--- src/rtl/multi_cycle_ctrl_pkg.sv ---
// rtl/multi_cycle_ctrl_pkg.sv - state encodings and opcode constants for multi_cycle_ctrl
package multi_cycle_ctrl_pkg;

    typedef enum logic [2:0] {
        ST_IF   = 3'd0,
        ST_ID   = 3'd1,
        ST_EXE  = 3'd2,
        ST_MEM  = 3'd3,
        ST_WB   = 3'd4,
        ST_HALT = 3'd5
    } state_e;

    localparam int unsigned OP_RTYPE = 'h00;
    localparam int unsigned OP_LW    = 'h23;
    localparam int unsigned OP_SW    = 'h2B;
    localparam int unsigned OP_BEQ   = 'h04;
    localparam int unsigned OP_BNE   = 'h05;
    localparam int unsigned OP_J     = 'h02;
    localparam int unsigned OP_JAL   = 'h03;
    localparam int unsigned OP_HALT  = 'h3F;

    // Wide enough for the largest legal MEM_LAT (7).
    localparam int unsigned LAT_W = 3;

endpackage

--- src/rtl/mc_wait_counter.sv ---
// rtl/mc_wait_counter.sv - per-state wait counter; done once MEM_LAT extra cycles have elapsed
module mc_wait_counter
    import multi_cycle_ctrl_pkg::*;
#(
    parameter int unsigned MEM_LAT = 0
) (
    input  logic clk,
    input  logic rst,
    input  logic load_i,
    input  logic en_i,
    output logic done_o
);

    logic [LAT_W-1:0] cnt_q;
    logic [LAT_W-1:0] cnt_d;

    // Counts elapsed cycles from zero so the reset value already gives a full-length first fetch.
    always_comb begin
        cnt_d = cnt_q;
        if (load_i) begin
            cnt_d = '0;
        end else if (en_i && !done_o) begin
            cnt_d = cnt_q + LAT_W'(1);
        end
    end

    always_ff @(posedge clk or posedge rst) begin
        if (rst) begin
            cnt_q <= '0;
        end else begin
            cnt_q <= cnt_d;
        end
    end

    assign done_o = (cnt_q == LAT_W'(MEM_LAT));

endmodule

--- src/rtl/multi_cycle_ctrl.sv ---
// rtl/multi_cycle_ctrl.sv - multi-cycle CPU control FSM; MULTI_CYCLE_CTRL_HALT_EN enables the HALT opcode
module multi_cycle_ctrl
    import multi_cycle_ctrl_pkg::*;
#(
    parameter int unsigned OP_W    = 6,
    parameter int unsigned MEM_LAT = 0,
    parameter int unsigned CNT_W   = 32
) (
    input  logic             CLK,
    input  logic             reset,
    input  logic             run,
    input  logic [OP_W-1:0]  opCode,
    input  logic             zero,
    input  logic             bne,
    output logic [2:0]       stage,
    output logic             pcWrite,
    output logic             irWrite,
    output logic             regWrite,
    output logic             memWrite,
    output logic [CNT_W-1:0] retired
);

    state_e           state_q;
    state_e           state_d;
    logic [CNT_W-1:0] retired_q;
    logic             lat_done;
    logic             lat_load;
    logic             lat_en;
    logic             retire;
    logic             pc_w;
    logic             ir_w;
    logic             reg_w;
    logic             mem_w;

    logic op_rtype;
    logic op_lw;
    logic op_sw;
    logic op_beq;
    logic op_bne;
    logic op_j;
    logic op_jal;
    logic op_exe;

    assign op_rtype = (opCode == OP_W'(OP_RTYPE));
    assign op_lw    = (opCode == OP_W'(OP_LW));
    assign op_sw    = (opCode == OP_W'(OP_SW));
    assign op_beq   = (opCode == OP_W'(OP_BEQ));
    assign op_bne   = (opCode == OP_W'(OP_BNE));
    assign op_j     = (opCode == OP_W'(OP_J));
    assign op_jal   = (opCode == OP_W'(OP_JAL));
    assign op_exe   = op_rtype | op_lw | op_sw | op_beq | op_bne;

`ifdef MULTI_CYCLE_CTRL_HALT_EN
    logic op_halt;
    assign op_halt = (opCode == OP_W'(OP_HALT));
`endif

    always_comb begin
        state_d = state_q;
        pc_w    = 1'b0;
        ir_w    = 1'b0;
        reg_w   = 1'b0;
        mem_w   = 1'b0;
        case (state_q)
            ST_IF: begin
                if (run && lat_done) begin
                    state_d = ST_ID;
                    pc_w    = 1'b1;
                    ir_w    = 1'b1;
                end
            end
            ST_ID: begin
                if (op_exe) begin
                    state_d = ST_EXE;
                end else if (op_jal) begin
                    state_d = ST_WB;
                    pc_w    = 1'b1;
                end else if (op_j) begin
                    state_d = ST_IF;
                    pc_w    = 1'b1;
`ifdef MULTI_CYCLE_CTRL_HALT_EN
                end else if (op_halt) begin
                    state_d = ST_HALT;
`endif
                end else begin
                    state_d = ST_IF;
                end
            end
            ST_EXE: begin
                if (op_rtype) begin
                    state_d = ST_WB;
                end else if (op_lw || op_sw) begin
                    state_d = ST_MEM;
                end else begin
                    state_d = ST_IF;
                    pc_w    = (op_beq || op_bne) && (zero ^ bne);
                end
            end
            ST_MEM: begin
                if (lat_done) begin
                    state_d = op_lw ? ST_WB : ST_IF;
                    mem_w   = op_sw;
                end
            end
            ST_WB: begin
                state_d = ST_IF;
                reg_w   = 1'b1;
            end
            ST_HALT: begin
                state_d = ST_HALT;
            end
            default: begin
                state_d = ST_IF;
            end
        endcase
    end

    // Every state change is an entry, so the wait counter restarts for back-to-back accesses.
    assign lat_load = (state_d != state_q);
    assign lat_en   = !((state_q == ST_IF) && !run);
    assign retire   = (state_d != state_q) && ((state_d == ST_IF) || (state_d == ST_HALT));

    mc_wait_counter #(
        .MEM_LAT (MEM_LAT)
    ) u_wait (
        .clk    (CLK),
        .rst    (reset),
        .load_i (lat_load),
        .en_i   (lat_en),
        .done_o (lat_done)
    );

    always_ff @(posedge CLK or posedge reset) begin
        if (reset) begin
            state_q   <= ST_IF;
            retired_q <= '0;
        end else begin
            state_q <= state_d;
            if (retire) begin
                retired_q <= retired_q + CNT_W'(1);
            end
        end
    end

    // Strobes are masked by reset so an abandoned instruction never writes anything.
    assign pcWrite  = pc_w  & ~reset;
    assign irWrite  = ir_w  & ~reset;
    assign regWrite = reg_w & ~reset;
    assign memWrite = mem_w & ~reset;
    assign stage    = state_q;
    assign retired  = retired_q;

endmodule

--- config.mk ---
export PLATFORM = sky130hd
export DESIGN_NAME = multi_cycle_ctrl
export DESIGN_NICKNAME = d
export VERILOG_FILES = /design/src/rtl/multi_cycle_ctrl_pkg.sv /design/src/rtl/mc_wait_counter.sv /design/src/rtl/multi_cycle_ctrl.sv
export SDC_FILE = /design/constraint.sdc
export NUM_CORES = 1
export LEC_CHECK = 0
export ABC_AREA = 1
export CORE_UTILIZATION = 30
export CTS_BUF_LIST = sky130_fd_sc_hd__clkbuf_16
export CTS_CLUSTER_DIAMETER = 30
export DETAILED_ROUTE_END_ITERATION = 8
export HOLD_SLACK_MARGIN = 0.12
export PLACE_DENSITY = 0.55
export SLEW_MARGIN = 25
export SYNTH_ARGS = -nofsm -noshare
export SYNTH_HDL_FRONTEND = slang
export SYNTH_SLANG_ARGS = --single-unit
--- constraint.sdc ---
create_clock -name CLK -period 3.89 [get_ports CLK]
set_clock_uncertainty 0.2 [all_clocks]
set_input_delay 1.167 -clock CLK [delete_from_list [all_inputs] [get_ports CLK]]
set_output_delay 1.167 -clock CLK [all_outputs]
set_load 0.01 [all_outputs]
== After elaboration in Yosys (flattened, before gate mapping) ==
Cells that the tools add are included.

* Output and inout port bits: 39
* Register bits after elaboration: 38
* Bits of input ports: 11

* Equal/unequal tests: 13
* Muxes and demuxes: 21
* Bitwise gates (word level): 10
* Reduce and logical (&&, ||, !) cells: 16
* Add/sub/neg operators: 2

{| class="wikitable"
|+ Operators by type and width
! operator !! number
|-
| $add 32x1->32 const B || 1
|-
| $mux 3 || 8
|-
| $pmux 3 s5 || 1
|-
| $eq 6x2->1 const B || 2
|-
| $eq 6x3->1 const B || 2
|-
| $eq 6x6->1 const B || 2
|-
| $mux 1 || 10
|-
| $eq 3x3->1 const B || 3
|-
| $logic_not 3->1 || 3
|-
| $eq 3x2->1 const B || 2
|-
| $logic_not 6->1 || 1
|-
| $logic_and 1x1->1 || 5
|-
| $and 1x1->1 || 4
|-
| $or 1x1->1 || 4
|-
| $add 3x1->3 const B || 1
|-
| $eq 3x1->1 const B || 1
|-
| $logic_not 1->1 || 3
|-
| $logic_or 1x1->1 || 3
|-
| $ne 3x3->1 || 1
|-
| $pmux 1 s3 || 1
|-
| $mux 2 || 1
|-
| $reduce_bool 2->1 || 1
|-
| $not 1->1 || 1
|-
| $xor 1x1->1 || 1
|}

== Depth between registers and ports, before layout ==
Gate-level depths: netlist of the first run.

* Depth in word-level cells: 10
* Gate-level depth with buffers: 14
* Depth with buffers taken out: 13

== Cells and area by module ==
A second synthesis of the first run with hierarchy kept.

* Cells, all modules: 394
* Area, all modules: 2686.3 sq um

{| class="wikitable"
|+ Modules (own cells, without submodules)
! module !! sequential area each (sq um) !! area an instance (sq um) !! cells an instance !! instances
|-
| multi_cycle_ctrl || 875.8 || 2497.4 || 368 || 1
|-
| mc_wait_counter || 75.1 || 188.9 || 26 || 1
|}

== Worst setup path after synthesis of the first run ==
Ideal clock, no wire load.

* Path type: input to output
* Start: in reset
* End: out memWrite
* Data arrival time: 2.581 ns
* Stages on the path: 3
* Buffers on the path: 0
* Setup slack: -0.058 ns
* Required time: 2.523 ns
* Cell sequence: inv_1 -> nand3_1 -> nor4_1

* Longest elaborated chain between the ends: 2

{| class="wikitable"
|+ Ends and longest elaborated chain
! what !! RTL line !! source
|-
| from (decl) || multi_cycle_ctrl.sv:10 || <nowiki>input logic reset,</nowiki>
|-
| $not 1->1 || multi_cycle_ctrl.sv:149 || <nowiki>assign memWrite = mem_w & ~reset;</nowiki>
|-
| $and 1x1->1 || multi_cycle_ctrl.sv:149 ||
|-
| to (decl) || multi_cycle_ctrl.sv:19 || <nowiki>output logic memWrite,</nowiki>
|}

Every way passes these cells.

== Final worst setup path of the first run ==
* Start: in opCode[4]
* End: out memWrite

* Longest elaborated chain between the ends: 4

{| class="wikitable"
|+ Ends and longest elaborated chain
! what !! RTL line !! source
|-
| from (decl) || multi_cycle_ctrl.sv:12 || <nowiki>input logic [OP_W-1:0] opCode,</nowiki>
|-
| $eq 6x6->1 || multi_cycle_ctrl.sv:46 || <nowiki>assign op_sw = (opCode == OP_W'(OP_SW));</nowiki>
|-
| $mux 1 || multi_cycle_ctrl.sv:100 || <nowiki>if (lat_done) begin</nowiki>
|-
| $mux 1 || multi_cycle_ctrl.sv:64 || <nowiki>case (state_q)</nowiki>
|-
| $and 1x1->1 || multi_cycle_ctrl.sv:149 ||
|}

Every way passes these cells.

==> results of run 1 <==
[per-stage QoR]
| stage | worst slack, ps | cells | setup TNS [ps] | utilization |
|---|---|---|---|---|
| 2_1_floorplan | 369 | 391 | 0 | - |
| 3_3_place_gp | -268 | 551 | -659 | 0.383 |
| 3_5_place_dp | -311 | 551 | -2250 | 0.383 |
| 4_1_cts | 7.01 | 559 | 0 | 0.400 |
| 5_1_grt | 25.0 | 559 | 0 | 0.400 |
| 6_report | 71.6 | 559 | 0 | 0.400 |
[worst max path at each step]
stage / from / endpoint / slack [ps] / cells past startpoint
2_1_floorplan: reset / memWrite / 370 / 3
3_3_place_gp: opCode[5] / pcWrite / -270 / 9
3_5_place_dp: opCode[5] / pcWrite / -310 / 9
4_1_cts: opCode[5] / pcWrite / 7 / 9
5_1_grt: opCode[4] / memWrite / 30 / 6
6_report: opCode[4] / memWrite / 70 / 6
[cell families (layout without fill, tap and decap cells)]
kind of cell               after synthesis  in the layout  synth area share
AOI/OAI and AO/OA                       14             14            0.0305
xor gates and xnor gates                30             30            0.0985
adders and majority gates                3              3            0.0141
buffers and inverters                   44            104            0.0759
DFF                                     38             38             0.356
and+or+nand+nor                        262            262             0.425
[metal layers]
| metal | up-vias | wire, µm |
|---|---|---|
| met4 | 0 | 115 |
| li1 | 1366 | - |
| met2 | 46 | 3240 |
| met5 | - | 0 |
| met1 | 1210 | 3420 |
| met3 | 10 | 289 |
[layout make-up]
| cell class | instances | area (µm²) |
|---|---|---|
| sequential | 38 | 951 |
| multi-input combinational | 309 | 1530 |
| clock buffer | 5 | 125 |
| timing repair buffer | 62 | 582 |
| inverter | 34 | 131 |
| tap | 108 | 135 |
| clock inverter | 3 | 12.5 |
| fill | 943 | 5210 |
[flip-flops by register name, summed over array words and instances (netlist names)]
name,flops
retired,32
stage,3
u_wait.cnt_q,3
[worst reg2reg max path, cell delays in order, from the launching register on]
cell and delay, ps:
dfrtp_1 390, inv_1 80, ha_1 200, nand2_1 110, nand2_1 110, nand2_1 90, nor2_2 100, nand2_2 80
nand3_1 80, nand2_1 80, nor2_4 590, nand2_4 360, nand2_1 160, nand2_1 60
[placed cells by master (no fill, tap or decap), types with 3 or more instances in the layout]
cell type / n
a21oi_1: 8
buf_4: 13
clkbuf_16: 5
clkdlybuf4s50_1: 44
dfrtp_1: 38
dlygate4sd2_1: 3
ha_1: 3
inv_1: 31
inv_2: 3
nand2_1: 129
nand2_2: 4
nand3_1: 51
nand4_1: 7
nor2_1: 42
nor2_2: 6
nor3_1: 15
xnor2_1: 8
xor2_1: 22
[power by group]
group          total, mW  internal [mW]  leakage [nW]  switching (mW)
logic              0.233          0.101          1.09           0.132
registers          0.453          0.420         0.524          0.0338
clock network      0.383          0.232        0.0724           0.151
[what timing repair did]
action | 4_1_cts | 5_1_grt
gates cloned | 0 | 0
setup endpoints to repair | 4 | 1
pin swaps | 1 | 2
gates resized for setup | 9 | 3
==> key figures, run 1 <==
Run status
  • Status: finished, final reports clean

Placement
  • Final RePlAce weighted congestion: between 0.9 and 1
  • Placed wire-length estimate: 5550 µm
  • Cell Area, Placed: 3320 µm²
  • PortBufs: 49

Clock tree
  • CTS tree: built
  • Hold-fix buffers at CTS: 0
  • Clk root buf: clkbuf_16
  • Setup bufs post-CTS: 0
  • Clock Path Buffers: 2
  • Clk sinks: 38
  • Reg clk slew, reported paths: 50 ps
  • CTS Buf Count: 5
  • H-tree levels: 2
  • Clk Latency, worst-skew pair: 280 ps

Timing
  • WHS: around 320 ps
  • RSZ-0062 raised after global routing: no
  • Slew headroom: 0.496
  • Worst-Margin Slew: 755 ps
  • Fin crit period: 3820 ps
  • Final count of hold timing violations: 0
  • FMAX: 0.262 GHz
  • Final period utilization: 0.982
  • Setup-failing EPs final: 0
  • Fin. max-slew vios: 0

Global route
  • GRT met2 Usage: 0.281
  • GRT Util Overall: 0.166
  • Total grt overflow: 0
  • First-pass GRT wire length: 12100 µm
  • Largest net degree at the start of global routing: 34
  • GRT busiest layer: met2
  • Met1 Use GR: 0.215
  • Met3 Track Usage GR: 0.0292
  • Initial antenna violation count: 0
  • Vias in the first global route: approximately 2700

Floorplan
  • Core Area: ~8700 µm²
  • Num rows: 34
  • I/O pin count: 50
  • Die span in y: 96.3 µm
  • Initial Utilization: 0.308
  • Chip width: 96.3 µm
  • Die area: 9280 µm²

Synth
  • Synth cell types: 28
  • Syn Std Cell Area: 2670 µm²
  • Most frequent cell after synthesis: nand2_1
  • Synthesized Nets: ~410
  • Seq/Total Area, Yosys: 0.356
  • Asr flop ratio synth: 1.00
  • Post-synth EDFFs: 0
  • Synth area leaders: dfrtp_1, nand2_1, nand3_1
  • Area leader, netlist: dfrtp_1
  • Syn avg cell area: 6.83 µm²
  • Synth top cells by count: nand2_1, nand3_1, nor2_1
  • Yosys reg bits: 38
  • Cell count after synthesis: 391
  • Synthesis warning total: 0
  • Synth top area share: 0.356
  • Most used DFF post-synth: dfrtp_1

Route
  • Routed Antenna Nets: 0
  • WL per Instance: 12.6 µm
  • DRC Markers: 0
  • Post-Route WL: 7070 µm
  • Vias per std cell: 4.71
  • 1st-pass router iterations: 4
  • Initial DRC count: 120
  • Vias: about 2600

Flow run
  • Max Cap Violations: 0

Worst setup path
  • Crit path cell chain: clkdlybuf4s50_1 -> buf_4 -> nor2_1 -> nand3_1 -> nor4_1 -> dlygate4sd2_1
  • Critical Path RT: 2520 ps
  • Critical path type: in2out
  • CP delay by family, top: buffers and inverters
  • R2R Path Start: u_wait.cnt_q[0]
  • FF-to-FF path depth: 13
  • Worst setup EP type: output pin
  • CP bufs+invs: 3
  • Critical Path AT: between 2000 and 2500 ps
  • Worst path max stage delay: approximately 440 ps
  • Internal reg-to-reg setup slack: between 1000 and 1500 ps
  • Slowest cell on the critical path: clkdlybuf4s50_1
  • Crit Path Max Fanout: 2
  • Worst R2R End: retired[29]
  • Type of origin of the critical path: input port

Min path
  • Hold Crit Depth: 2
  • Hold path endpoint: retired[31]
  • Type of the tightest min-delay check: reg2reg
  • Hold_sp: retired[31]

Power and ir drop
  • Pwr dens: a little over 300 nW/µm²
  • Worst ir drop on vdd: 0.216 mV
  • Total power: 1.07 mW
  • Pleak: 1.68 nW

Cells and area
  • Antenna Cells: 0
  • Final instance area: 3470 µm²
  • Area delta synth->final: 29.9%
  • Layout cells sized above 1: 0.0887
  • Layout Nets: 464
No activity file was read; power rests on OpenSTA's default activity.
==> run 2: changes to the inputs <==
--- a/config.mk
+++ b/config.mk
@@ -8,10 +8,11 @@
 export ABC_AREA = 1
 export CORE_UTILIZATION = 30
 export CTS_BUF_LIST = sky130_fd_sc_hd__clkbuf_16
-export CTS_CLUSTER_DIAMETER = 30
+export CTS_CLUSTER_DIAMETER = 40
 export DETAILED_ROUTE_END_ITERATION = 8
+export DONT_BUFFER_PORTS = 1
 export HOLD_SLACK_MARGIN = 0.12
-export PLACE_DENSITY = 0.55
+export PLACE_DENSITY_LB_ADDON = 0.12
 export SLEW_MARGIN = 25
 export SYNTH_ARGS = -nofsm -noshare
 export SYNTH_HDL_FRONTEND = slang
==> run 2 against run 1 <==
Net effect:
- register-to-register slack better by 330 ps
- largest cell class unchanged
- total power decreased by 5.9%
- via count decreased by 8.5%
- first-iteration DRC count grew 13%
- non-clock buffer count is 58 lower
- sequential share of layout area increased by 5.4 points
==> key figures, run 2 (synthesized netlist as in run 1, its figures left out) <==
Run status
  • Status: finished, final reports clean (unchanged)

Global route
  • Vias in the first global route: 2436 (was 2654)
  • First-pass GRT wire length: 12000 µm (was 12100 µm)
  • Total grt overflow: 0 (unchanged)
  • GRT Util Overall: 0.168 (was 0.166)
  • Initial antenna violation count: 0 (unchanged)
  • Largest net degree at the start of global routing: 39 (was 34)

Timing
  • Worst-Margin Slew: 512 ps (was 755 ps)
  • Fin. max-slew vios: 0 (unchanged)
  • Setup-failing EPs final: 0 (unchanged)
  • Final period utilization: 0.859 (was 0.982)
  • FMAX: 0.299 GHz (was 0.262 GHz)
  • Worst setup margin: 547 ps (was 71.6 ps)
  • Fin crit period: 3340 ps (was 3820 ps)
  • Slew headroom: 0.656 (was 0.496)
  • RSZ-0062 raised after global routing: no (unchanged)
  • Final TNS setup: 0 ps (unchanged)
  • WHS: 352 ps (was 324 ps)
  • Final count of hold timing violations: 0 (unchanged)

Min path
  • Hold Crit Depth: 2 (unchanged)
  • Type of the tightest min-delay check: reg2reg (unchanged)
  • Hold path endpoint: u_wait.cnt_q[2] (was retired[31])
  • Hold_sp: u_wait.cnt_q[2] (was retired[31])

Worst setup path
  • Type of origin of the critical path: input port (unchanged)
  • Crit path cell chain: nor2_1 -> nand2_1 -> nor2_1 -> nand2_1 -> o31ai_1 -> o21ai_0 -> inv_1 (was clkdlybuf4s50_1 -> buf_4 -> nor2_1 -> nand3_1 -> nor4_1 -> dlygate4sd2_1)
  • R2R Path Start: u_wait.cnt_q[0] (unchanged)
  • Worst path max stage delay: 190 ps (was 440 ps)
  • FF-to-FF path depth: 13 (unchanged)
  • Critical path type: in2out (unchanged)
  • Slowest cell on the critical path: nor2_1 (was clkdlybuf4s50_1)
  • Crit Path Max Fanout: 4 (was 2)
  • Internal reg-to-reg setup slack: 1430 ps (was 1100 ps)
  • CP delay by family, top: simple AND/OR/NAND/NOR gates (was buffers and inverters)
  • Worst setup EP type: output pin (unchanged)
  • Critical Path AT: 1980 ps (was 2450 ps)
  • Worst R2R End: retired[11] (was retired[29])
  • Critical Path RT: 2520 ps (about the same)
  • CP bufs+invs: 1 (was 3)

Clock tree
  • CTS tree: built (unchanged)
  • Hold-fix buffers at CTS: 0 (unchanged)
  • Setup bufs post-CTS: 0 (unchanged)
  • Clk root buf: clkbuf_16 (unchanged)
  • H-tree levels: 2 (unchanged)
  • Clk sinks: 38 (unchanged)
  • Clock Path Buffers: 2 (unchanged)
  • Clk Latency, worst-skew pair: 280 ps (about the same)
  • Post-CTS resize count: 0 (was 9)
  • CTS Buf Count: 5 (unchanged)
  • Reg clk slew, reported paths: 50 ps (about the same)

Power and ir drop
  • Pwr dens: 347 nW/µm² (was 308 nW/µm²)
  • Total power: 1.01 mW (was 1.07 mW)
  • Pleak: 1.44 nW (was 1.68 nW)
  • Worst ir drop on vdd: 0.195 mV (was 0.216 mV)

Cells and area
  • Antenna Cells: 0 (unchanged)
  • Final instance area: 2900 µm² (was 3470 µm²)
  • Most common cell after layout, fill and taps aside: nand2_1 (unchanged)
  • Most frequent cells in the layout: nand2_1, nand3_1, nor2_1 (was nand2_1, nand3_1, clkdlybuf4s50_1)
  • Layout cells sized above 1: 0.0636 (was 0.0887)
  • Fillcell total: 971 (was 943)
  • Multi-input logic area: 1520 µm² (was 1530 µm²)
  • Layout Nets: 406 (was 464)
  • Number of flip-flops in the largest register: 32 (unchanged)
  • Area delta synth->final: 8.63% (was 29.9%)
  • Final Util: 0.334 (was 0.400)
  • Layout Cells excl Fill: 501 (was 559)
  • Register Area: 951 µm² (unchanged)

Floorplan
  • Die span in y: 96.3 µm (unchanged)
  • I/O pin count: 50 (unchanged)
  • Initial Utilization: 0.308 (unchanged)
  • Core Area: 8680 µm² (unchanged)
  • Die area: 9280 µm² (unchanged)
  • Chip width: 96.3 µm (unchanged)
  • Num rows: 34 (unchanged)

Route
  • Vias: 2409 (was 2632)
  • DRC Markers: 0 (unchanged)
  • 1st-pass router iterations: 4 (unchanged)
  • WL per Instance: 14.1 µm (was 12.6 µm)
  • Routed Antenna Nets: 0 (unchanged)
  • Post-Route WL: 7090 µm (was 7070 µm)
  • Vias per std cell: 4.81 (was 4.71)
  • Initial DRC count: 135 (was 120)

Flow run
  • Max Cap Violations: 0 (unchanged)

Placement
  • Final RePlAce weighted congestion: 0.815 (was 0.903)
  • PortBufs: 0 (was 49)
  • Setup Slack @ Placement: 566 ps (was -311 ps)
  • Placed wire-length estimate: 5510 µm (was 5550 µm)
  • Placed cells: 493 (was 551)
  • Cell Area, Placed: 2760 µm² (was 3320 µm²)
++++++++
YOUR TASK: If a line in the records above contains the word "FMAX", copy it.

SOLVED EXERCISE:
  • FMAX: 0.262 GHz
  • FMAX: 0.299 GHz (was 0.262 GHz)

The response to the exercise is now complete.